Task brief - Would you filter these records and copy every line that has the word "types"?

Stored items
--------------------------------------------------
From an optimization exercise on the open Yosys and OpenROAD flow, aimed at small area, a short achievable clock period and few clock cycles per item; shortcuts taken in it are not production practice.
At most, simulation tests tie the RTL to the original design; equivalence was not proved.
For runs 1 to 3, 6 and 7, only the layout was checked, not whether the RTL still works.
Power and IR drop assume default switching activity.

--- config.mk ---
export PLATFORM = sky130hd
export DESIGN_NAME = proc_simd_sat_alu_pipe
export DESIGN_NICKNAME = proc_simd_sat_alu_pipe
export VERILOG_FILES = /design/flow/design.v
export SDC_FILE = /design/flow/constraint.sdc
export NUM_CORES = 4
export LEC_CHECK = 0
export ABC_AREA = 1
export CAP_MARGIN = 20
export CORE_MARGIN = 2
export CORE_UTILIZATION = 55
export CTS_BUF_LIST = sky130_fd_sc_hd__clkbuf_4 sky130_fd_sc_hd__clkbuf_8
export CTS_CLUSTER_SIZE = 30
export SLEW_MARGIN = 20
--- constraint.sdc ---
create_clock -name core_clock -period 11.0 [get_ports {clk}]
set_input_delay 2.2000 -clock core_clock [delete_from_list [all_inputs] [get_ports {clk}]]
set_output_delay 2.2000 -clock core_clock [all_outputs]
set_load 0.01 [all_outputs]
This is an optimization exercise on Yosys and OpenROAD, whose aim is small area, not a production implementation.
The RTL was checked by simulation tests, not by an equivalence proof against the original design.
No activity file was given, so power comes from the tool's default toggle rates.

==> design/flow/design.v <==
package dam_pkg;
	localparam int CFG_IDX_W  = 3;
	localparam int CFG_DATA_W = 5;
	localparam logic [CFG_IDX_W-1:0] REG_MAPPING_MODE   = 3'd0;
	localparam logic [CFG_IDX_W-1:0] REG_MOP_LOG2       = 3'd1;
	localparam logic [CFG_IDX_W-1:0] REG_PERMUTE_ENABLE = 3'd2;
	localparam logic [CFG_IDX_W-1:0] REG_CHANNEL_BITS   = 3'd3;
	localparam logic [CFG_IDX_W-1:0] REG_BANKGROUP_BITS = 3'd4;
	localparam logic [CFG_IDX_W-1:0] REG_BANK_BITS      = 3'd5;
	localparam logic [CFG_IDX_W-1:0] REG_COLUMN_BITS    = 3'd6;
	localparam logic [CFG_IDX_W-1:0] REG_CACHE_SET_BITS = 3'd7;
	typedef struct packed {
		logic       mapping_mode;
		logic [3:0] mop_log2;
		logic       permute_enable;
		logic [2:0] channel_bits;
		logic [2:0] bankgroup_bits;
		logic [2:0] bank_bits;
		logic [3:0] column_bits;
		logic [4:0] cache_set_bits;
	} cfg_t;
	typedef struct packed {
		logic        req_type;
		logic [63:0] address;
		logic [7:0]  new_bank_index;
	} req_t;
endpackage
module dam_cfg_regs (
	input  logic                           clk,
	input  logic                           arst_n,
	input  logic                           cfg_we,
	input  logic [dam_pkg::CFG_IDX_W-1:0]  cfg_index,
	input  logic [dam_pkg::CFG_DATA_W-1:0] cfg_wdata,
	output dam_pkg::cfg_t                  cfg
);
	dam_pkg::cfg_t cfg_q;
	always_ff @(posedge clk or negedge arst_n) begin
		if (!arst_n) begin
			cfg_q.mapping_mode   <= 1'b0;
			cfg_q.mop_log2       <= 4'd2;
			cfg_q.permute_enable <= 1'b0;
			cfg_q.channel_bits   <= 3'd1;
			cfg_q.bankgroup_bits <= 3'd2;
			cfg_q.bank_bits      <= 3'd2;
			cfg_q.column_bits    <= 4'd7;
			cfg_q.cache_set_bits <= 5'd11;
		end else if (cfg_we) begin
			case (cfg_index)
				dam_pkg::REG_MAPPING_MODE:   cfg_q.mapping_mode   <= cfg_wdata[0];
				dam_pkg::REG_MOP_LOG2:       cfg_q.mop_log2       <= cfg_wdata[3:0];
				dam_pkg::REG_PERMUTE_ENABLE: cfg_q.permute_enable <= cfg_wdata[0];
				dam_pkg::REG_CHANNEL_BITS:   cfg_q.channel_bits   <= cfg_wdata[2:0];
				dam_pkg::REG_BANKGROUP_BITS: cfg_q.bankgroup_bits <= cfg_wdata[2:0];
				dam_pkg::REG_BANK_BITS:      cfg_q.bank_bits      <= cfg_wdata[2:0];
				dam_pkg::REG_COLUMN_BITS:    cfg_q.column_bits    <= cfg_wdata[3:0];
				default:                     cfg_q.cache_set_bits <= cfg_wdata[4:0];
			endcase
		end
	end
	assign cfg = cfg_q;
endmodule
module dam_map_logic (
	input  dam_pkg::cfg_t cfg,
	input  dam_pkg::req_t req,
	output logic [3:0]    channel,
	output logic [3:0]    bankgroup,
	output logic [3:0]    bank,
	output logic [15:0]   row,
	output logic [7:0]    flat_bank,
	output logic [63:0]   rewritten_address
);
	logic [57:0] a6;
	logic [3:0]  ch_pos;
	logic [4:0]  bg_pos;
	logic [3:0]  n_bits;
	logic [5:0]  row_pos;
	logic [5:0]  end_pos;
	logic [3:0]  ch_win;
	logic [13:0] bg_win, perm_win, x_win;
	logic [6:0]  ba_win;
	logic [6:0]  bg_v, ba_v;
	logic [7:0]  bg_sh;
	logic [35:0] ins;
	assign a6 = req.address[63:6];
	assign ch_pos  = cfg.mapping_mode ? 4'd0 : cfg.mop_log2;
	assign bg_pos  = 5'(ch_pos) + 5'(cfg.channel_bits) + 5'(cfg.mapping_mode);
	assign n_bits  = 4'(cfg.bankgroup_bits) + 4'(cfg.bank_bits);
	assign row_pos = 6'(cfg.channel_bits) + 6'(n_bits) + 6'(cfg.column_bits);
	assign end_pos = 6'(bg_pos) + 6'(n_bits);
	logic [13:0] cs_win;
	dam_rsh #(.IW(19), .OW(4),  .SW(4)) u_ch (.d(a6[18:0]), .s(ch_pos),  .q(ch_win));
	dam_rsh #(.IW(36), .OW(14), .SW(5)) u_bg (.d(a6[35:0]), .s(bg_pos),  .q(bg_win));
	dam_rsh #(.IW(45), .OW(14), .SW(5)) u_cs (.d(a6[44:0]), .s(cfg.cache_set_bits), .q(cs_win));
	dam_rsh #(.IW(14), .OW(7),  .SW(3)) u_ba (.d(x_win),    .s(cfg.bankgroup_bits), .q(ba_win));
	dam_rsh #(.IW(52), .OW(16), .SW(6)) u_row (.d(a6[51:0]), .s(row_pos), .q(row));
	assign perm_win = cfg.permute_enable ? cs_win : 14'd0;
	assign x_win    = bg_win ^ perm_win;
	always_comb begin
		for (int i = 0; i < 4; i++)
			channel[i] = ch_win[i] & (3'(i) < cfg.channel_bits);
		for (int i = 0; i < 7; i++) begin
			bg_v[i] = x_win[i] & (3'(i) < cfg.bankgroup_bits);
			ba_v[i] = ba_win[i] & (3'(i) < cfg.bank_bits);
		end
	end
	assign bankgroup = bg_v[3:0];
	assign bank      = ba_v[3:0];
	assign bg_sh     = 8'({1'b0, bg_v} << cfg.bank_bits);
	assign flat_bank = bg_sh | {1'b0, ba_v};
	logic [7:0]  nbi_m;
	logic [35:0] keep;
	logic [35:0] st [6];
	logic [4:0]  p_gt_h, p_eq_h, e_le_h, e_eq_h;
	logic [7:0]  p_gt_l, e_le_l;
	always_comb begin
		for (int i = 0; i < 8; i++)
			nbi_m[i] = req.new_bank_index[i] & req.req_type & (4'(i) < n_bits);
		st[0] = {28'd0, nbi_m};
		for (int j = 0; j < 5; j++)
			st[j+1] = bg_pos[j] ? (st[j] << (1 << j)) : st[j];
		for (int h = 0; h < 5; h++) begin
			p_gt_h[h] = req.req_type & ({1'b0, bg_pos[4:3]} > 3'(h));
			p_eq_h[h] = req.req_type & ({1'b0, bg_pos[4:3]} == 3'(h));
			e_le_h[h] = req.req_type & (end_pos[5:3] < 3'(h));
			e_eq_h[h] = req.req_type & (end_pos[5:3] == 3'(h));
		end
		for (int l = 0; l < 8; l++) begin
			p_gt_l[l] = bg_pos[2:0] > 3'(l);
			e_le_l[l] = end_pos[2:0] <= 3'(l);
		end
		for (int k = 0; k < 36; k++)
			keep[k] = p_gt_h[k/8] | e_le_h[k/8] | (p_eq_h[k/8] & p_gt_l[k%8])
				| (e_eq_h[k/8] & e_le_l[k%8]);
	end
	assign ins = st[5];
	always_comb begin
		rewritten_address = req.address & {64{req.req_type}};
		for (int k = 0; k < 36; k++)
			rewritten_address[k+6] = (req.address[k+6] & keep[k]) | ins[k];
	end
endmodule
module dam_rsh #(
	parameter int IW = 16,
	parameter int OW = 8,
	parameter int SW = 3
) (
	input  logic [IW-1:0] d,
	input  logic [SW-1:0] s,
	output logic [OW-1:0] q
);
	logic [IW-1:0] st [SW+1];
	always_comb begin
		st[SW] = d;
		for (int j = SW-1; j >= 0; j--)
			st[j] = s[j] ? (st[j+1] >> (1 << j)) : st[j+1];
	end
	assign q = st[0][OW-1:0];
endmodule
module dram_address_mapper_core #(
	parameter int BLOCK_OFFSET_BITS = 6,
	parameter int ROW_BITS          = 16
) (
	input  logic                           clk,
	input  logic                           arst_n,
	input  logic                           req_valid,
	output logic                           req_ready,
	input  logic                           req_type,
	input  logic [63:0]                    req_address,
	input  logic [7:0]                     req_new_bank_index,
	output logic                           rsp_valid,
	input  logic                           rsp_ready,
	output logic [3:0]                     rsp_channel,
	output logic [3:0]                     rsp_bankgroup,
	output logic [3:0]                     rsp_bank,
	output logic [15:0]                    rsp_row,
	output logic [7:0]                     rsp_flat_bank,
	output logic [63:0]                    rsp_rewritten_address,
	input  logic                           cfg_we,
	input  logic [dam_pkg::CFG_IDX_W-1:0]  cfg_index,
	input  logic [dam_pkg::CFG_DATA_W-1:0] cfg_wdata
);
	dam_pkg::cfg_t cfg;
	dam_pkg::req_t req_s1;
	logic          valid_s1;
	logic          valid_s2;
	logic          advance;
	logic [3:0]    map_channel, map_bankgroup, map_bank;
	logic [15:0]   map_row;
	logic [7:0]    map_flat_bank;
	logic [63:0]   map_rewritten_address;
	dam_cfg_regs u_cfg (
		.clk       (clk),
		.arst_n    (arst_n),
		.cfg_we    (cfg_we),
		.cfg_index (cfg_index),
		.cfg_wdata (cfg_wdata),
		.cfg       (cfg)
	);
	assign advance   = !valid_s2 || rsp_ready;
	assign req_ready = !valid_s1 || advance;
	always_ff @(posedge clk or negedge arst_n) begin
		if (!arst_n) begin
			valid_s1 <= 1'b0;
		end else if (req_ready) begin
			valid_s1 <= req_valid;
		end
	end
	always_ff @(posedge clk) begin
		if (req_ready) begin
			req_s1.req_type       <= req_type;
			req_s1.address        <= req_address;
			req_s1.new_bank_index <= req_new_bank_index;
		end
	end
	dam_map_logic u_map (
		.cfg               (cfg),
		.req               (req_s1),
		.channel           (map_channel),
		.bankgroup         (map_bankgroup),
		.bank              (map_bank),
		.row               (map_row),
		.flat_bank         (map_flat_bank),
		.rewritten_address (map_rewritten_address)
	);
	always_ff @(posedge clk or negedge arst_n) begin
		if (!arst_n) begin
			valid_s2 <= 1'b0;
		end else if (advance) begin
			valid_s2 <= valid_s1;
		end
	end
	always_ff @(posedge clk) begin
		if (advance) begin
			rsp_channel           <= map_channel;
			rsp_bankgroup         <= map_bankgroup;
			rsp_bank              <= map_bank;
			rsp_row               <= map_row;
			rsp_flat_bank         <= map_flat_bank;
			rsp_rewritten_address <= map_rewritten_address;
		end
	end
	assign rsp_valid = valid_s2;
endmodule
==> design/flow/flow/run.sh <==
#!/bin/bash
# Standard layout with three changes: the synthesis maps the logic with an
# area-oriented ABC script (flow/abc_small.script) in place of ORFS's, the
# port buffers are made from the smallest buffer cell, and clock tree
# synthesis inserts no dummy loads. Everything else, registers included, is
# the standard synthesis and layout.
set -euo pipefail
here=$(pwd)
export FLOW_ABC_SCRIPT="$here/flow/abc_small.script"
{
	head -n 1 synth_recipe.tcl
	cat <<'TCL'
proc abc {args} {
  set i [lsearch -exact $args -script]
  if {$i >= 0} { lset args [expr {$i + 1}] $::env(FLOW_ABC_SCRIPT) }
  yosys abc {*}$args
}
TCL
	tail -n +2 synth_recipe.tcl
} > flow_synth.tcl
export BUFFER_PORTS_ARGS="-buffer_cell sky130_fd_sc_hd__buf_1"
export CTS_ARGS="-sink_clustering_enable -repair_clock_nets -buf_list sky130_fd_sc_hd__clkbuf_8 -dont_use_dummy_load"
vars=("SYNTH_SCRIPT=$here/flow_synth.tcl" "BUFFER_PORTS_ARGS=$BUFFER_PORTS_ARGS" "CTS_ARGS=$CTS_ARGS")
bash standard.sh "${vars[@]}" synth > synth.log 2>&1
bash standard.sh "${vars[@]}" finish > layout.log 2>&1
==> design/flow/flow/abc_small.script <==
strash
dc2
dch -f
amap
strash
dch -f
amap
strash
dch -f
amap
topo
dnsize -c
==> design/flow/standard.sh <==
#!/bin/bash
# synth_recipe.tcl (not shown) runs the flow's synth.tcl, then flattens the netlist and writes it again
# the make line also repeats each setting of config.mk as NAME=value (left out here)
make -C /OpenROAD-flow-scripts/flow DESIGN_CONFIG=/design/flow/config.mk WORK_HOME=/design/flow/orfs CLKGATE_MAP_FILE= SYNTH_SCRIPT=/design/flow/synth_recipe.tcl "${@:-finish}"
==> design/flow/config.mk <==
export PLATFORM = sky130hd
export DESIGN_NAME = dram_address_mapper_core
export DESIGN_NICKNAME = dram_address_mapper_core
export VERILOG_FILES = /design/flow/design.v
export SDC_FILE = /design/flow/constraint.sdc
export NUM_CORES = 4
export LEC_CHECK = 0
export CAP_MARGIN = 5
export CORE_MARGIN = 2
export CORE_UTILIZATION = 50
export GPL_TIMING_DRIVEN = 0
export SLEW_MARGIN = 5
==> design/flow/constraint.sdc <==
create_clock -name core_clock -period 7.5 [get_ports {clk}]
set_input_delay 1.5000 -clock core_clock [delete_from_list [all_inputs] [get_ports {clk}]]
set_output_delay 1.5000 -clock core_clock [all_outputs]
set_load 0.01 [all_outputs]
==> results of run 1 <==
synthesized netlist by cell type, types with 10 or more instances:
cell type | n | share of area, %
a21oi_1 | 72 | 3.1
a221oi_1 | 10 | 0.76
a22oi_1 | 10 | 0.65
a31oi_1 | 10 | 0.54
clkinv_1 | 125 | 4.1
dfrtp_1 | 16 | 3.5
dfstp_2 | 10 | 2.3
edfxtp_1 | 173 | 45
ha_1 | 17 | 1.8
nand2_1 | 71 | 2.3
nor2_1 | 171 | 5.6
nor2b_1 | 21 | 1.1
nor3_1 | 22 | 0.95
o21ai_0 | 86 | 3.7
o221ai_1 | 24 | 1.8
o22a_1 | 75 | 5.7
o22ai_1 | 177 | 9.6
o32a_1 | 11 | 0.95
o32ai_1 | 14 | 1.1
or2_0 | 14 | 0.76
power groups by stage:
stage / Combinational [uW] / Sequential [uW] / Clock (uW)
2_1_floorplan: 2680 / 1830 / 0
3_3_place_gp: 3800 / 1770 / 0
3_5_place_dp: 3840 / 1770 / 0
4_1_cts: 3870 / 1750 / 544
5_1_grt: 4330 / 1780 / 578
6_report: 3960 / 1750 / 537
sequential cells by signal (all words and copies together) (netlist names):
register               flops
rsp_channel                4
u_cfg.cfg_q               24
rsp_row                   16
req_s1                    73
rsp_rewritten_address     64
rsp_bankgroup              4
valid_s2                   1
rsp_flat_bank              8
rsp_bank                   4
valid_s1                   1
stage by stage:
step           total power, uW  instance area, um^2  setup slack (ns)  cells  utilization, %
6_report                  6250                13000             0.607   1687            57.4
5_1_grt                   6680                13000            0.0756   1687            57.4
4_1_cts                   6160                13000             0.132   1687            57.4
3_5_place_dp              5610                12800             0.222   1670            56.4
3_3_place_gp              5570                12600             -2.56   1664            55.6
2_1_floorplan             4510                11500             0.459   1192               -
layer usage:
| layer | GRT usage [%] | routed length (um) | vias up |
|---|---|---|---|
| met4 | 12.0 | 1610 | 0 |
| li1 | - | - | 5142 |
| met2 | 46.9 | 16500 | 594 |
| met3 | 6.39 | 3430 | 104 |
| met5 | 0 | 0 | - |
| met1 | 43.5 | 16400 | 5213 |
final cells by class:
cell class | count | area, um^2
Fill cell | 2084 | 9640
Sequential cell | 199 | 5860
Clock buffer | 17 | 234
Multi-Input combinational cell | 868 | 5260
Tap cell | 285 | 357
Timing Repair Buffer | 193 | 815
Inverter | 125 | 482
cells in the final DEF, fill, tap and decap left out, drive strengths merged, types with 11 or more instances in the layout:
cell type,instances
o221ai,24
edfxtp,173
clkbuf,17
dfrtp,16
o32a,11
o22a,75
nand2,71
o21ai,86
nor2,171
o22ai,177
buf,193
a21oi,72
clkinv,122
nor3,22
o32ai,14
ha,17
nor2b,21
or2,14
worst register-to-register path, cell delays in order, from the launching register on:
cell and delay [ns]:
dfrtp_1 0.51, ha_1 0.29, fa_1 0.38, a21oi_1 0.53, ha_1 0.22, clkinv_1 0.09, nor2_1 0.14, a21oi_1 0.06
ha_1 0.28, clkinv_1 0.10, nor2_1 0.18, nor2_1 0.05, o21ai_0 0.25, nor2_1 0.09, a21oi_2 0.65, clkinv_1 0.85
nand2_1 0.78, nor2_1 0.09, a21oi_1 0.24, nor2_1 0.07, a21oi_1 0.20, nor2_1 0.06, a21oi_1 0.23, o22a_1 0.20
o22ai_1 0.08
repair_timing:
action,CTS,global route
hold buffers,0,0
gates resized for setup,0,2
setup endpoints to repair,0,17
how the worst max path moves through the flow:
stage | start | depth (start not counted) | slack [ns] | to
2_1_floorplan | u_cfg.cfg_q[20] | 26 | 0.46 | rsp_flat_bank[6]
3_3_place_gp | u_cfg.cfg_q[20] | 26 | -2.56 | rsp_flat_bank[6]
3_5_place_dp | u_cfg.cfg_q[9] | 24 | 0.22 | rsp_row[5]
4_1_cts | u_cfg.cfg_q[9] | 24 | 0.13 | rsp_row[5]
5_1_grt | u_cfg.cfg_q[9] | 23 | 0.08 | rsp_row[2]
6_report | u_cfg.cfg_q[9] | 24 | 0.61 | rsp_row[5]
cell families (layout without fill, tap and decap cells):
group / after synthesis / in the layout / synth area share [%]
compound gates: 532 / 532 / 31.1
fa+ha+maj: 21 / 21 / 2.54
buf+inv: 125 / 335 / 4.07
flops: 199 / 199 / 50.8
simple gates: 315 / 315 / 11.5
==> qor.csv, run 1 <==
stage;metric;value;unit
run_status;status;complete, no violations;
critical_path;Worst EP arrival;7.09;ns
power;IR drop worst, VDD;0.000235;V
logic_synthesis;Post-synth top flop;edfxtp_1;
min_path;hold wc startpoint;u_cfg.cfg_q[7];
critical_path;sum of buffers and inverters on the critical path;3;
timing;Final Setup Violations;0;
logic_synthesis;Mapped Cells;1192;
critical_path;Reg2Reg Setup Slack;0.61;ns
timing;fin crit period;6.89;ns
route;Residual DRC;0;
route;Avg WL per Cell;22.5;um
timing;Relative slew margins;23.3;%
finish;share of layout cells above drive strength 1;3.35;%
placed_design;dpl hpwl;28100;um
power;Cell Pwr Density;481;mW/mm^2
timing;Period Utilization, post-route;91.9;%
die;DIE AREA;0.0243;mm^2
critical_path;Req. time, crit path;7.70;ns
die;# rows;55;
logic_synthesis;fraction of registers with async set/reset;13.1;%
global_route;antenna violations before repair;0;
clock_tree;CTS H-tree depth;4;
timing;Slew @ Worst Pin;1.14;ns
route;Vias/cell;6.55;
critical_path;Reg2Reg Launch Point;u_cfg.cfg_q[9];
critical_path;Critical Path Sink Type;register;
critical_path;delay-heaviest family, CP;compound AO/OA/AOI/OAI gates;
logic_synthesis;yosys warns;14;
critical_path;startpoint types;register;
clock_tree;Post-CTS Setup Repair Bufs;0;
flow_run;Max-Cap Viols;0;
power;Reg power frac;28.0;%
min_path;WHS Path Cells;2;
route;drt initial violations;1199;
finish;Area Growth Syn to Fin;12.7;%
route;Total Wirelength;37900;um
timing;fmax;145;MHz
placed_design;number of port buffers;187;
global_route;Total GRT Usage;30.8;%
clock_tree;clock latency (worst-skew pair);0.49;ns
global_route;vias in the first global route;10100;
timing;max-slew violations;0;
clock_tree;CTS tree;built;
power;Switch Pwr;3080;uW
die;I/O pin count;188;
clock_tree;CTS root buf;clkbuf_8;
logic_synthesis;Cell variety after synth;45;
critical_path;R2R Path End;rsp_row[5];
power;Sw Share;49.3;%
route;Post-DRT Antenna Nets;0;
critical_path;number of cells on the worst reg-to-reg path;24;
power;clock share of power;8.6;%
power;Comb power frac;63.4;%
critical_path;Critical Path, Cell by Cell;ha_1 > fa_1 > a21oi_1 > ha_1 > clkinv_1 > nor2_1 > a21oi_1 > ha_1 > clkinv_1 > nor2_1 > nor2_1 > o21ai_0 > nor2_1 > a21oi_2 > clkinv_1 > nand2_1 > nor2_1 > a21oi_1 > nor2_1 > a21oi_1 > nor2_1 > a21oi_1 > o22a_1 > o22ai_1;
critical_path;slowest CP cell;clkinv_1;
critical_path;crit path max fanout;25;
finish;nets;1511;
logic_synthesis;Mapped Area;0.0115;mm^2
timing;Worst Clk Skew;0.0392;ns
power;Leak;0.00430;uW
global_route;first-pass GRT wire length;56800;um
clock_tree;Worst-path clk slew;0.11;ns
finish;Diodes inserted;0;
placed_design;RD Place Congestion;0.967;
critical_path;CP Class;register to register;
die;Core Box Area;0.0226;mm^2
global_route;pin count of the biggest net entering global routing;64;
critical_path;delay of the slowest critical-path stage;0.84;ns
timing;Hold Violations, Final;0;
die;height of the die;156;um
logic_synthesis;number of flops mapped to enable cells by yosys;173;
logic_synthesis;FF+latch count, synth;199;
route;Vias;11100;
global_route;aggregate global routing overflow;0;
route;1st-pass router iterations;7;
die;initial core utilization;51.0;%
min_path;worst hold path class;register to register;
clock_tree;Num CTS Buffers;17;
logic_synthesis;Avg Inst Size Synth;9.68;um^2
logic_synthesis;register area share after synthesis;50.8;%
clock_tree;Max clock buf depth;2;
timing;RSZ-0062 raised after global routing;false;
logic_synthesis;Mapped Nets;1299;
timing;hold slack;0.484;ns
die;Die W;156;um
critical_path;most frequent CP cell;nor2_1;
clock_tree;CTS sink count;199;
power;internal power;3170;uW
min_path;hold endpoint;u_cfg.cfg_q[7];
timing;Fin Setup TNS;0;ns
==> run 2: changes to the inputs <==
==> design/flow/flow/abc_small.script (replaced) <==
strash
dc2
dch -f
amap -F 10
strash
dch -f
amap -F 10
strash
dch -f
amap -F 10
topo
dnsize -c
==> run 2 against run 1 <==
Effect of this change:
- synthesized cell count is 3.3% lower
- global-route usage hardly changed
- sequential power hardly changed
- count of clock-buffer cells in the layout stayed put
- die area is 0.88% lower
- design area is 0.56% lower
- via count is 1.8% lower
- core utilization is 0.15 points lower
- maximum frequency is 1.1% lower
- worst hold slack better by 0.0075 ns
- critical path type unchanged
- critical path depth is 3 higher
- wire length is 0.27% lower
--------------------------------------------------
Your response -
synthesized netlist by cell type, types with 10 or more instances:
cells in the final DEF, fill, tap and decap left out, drive strengths merged, types with 11 or more instances in the layout:
critical_path;startpoint types;register;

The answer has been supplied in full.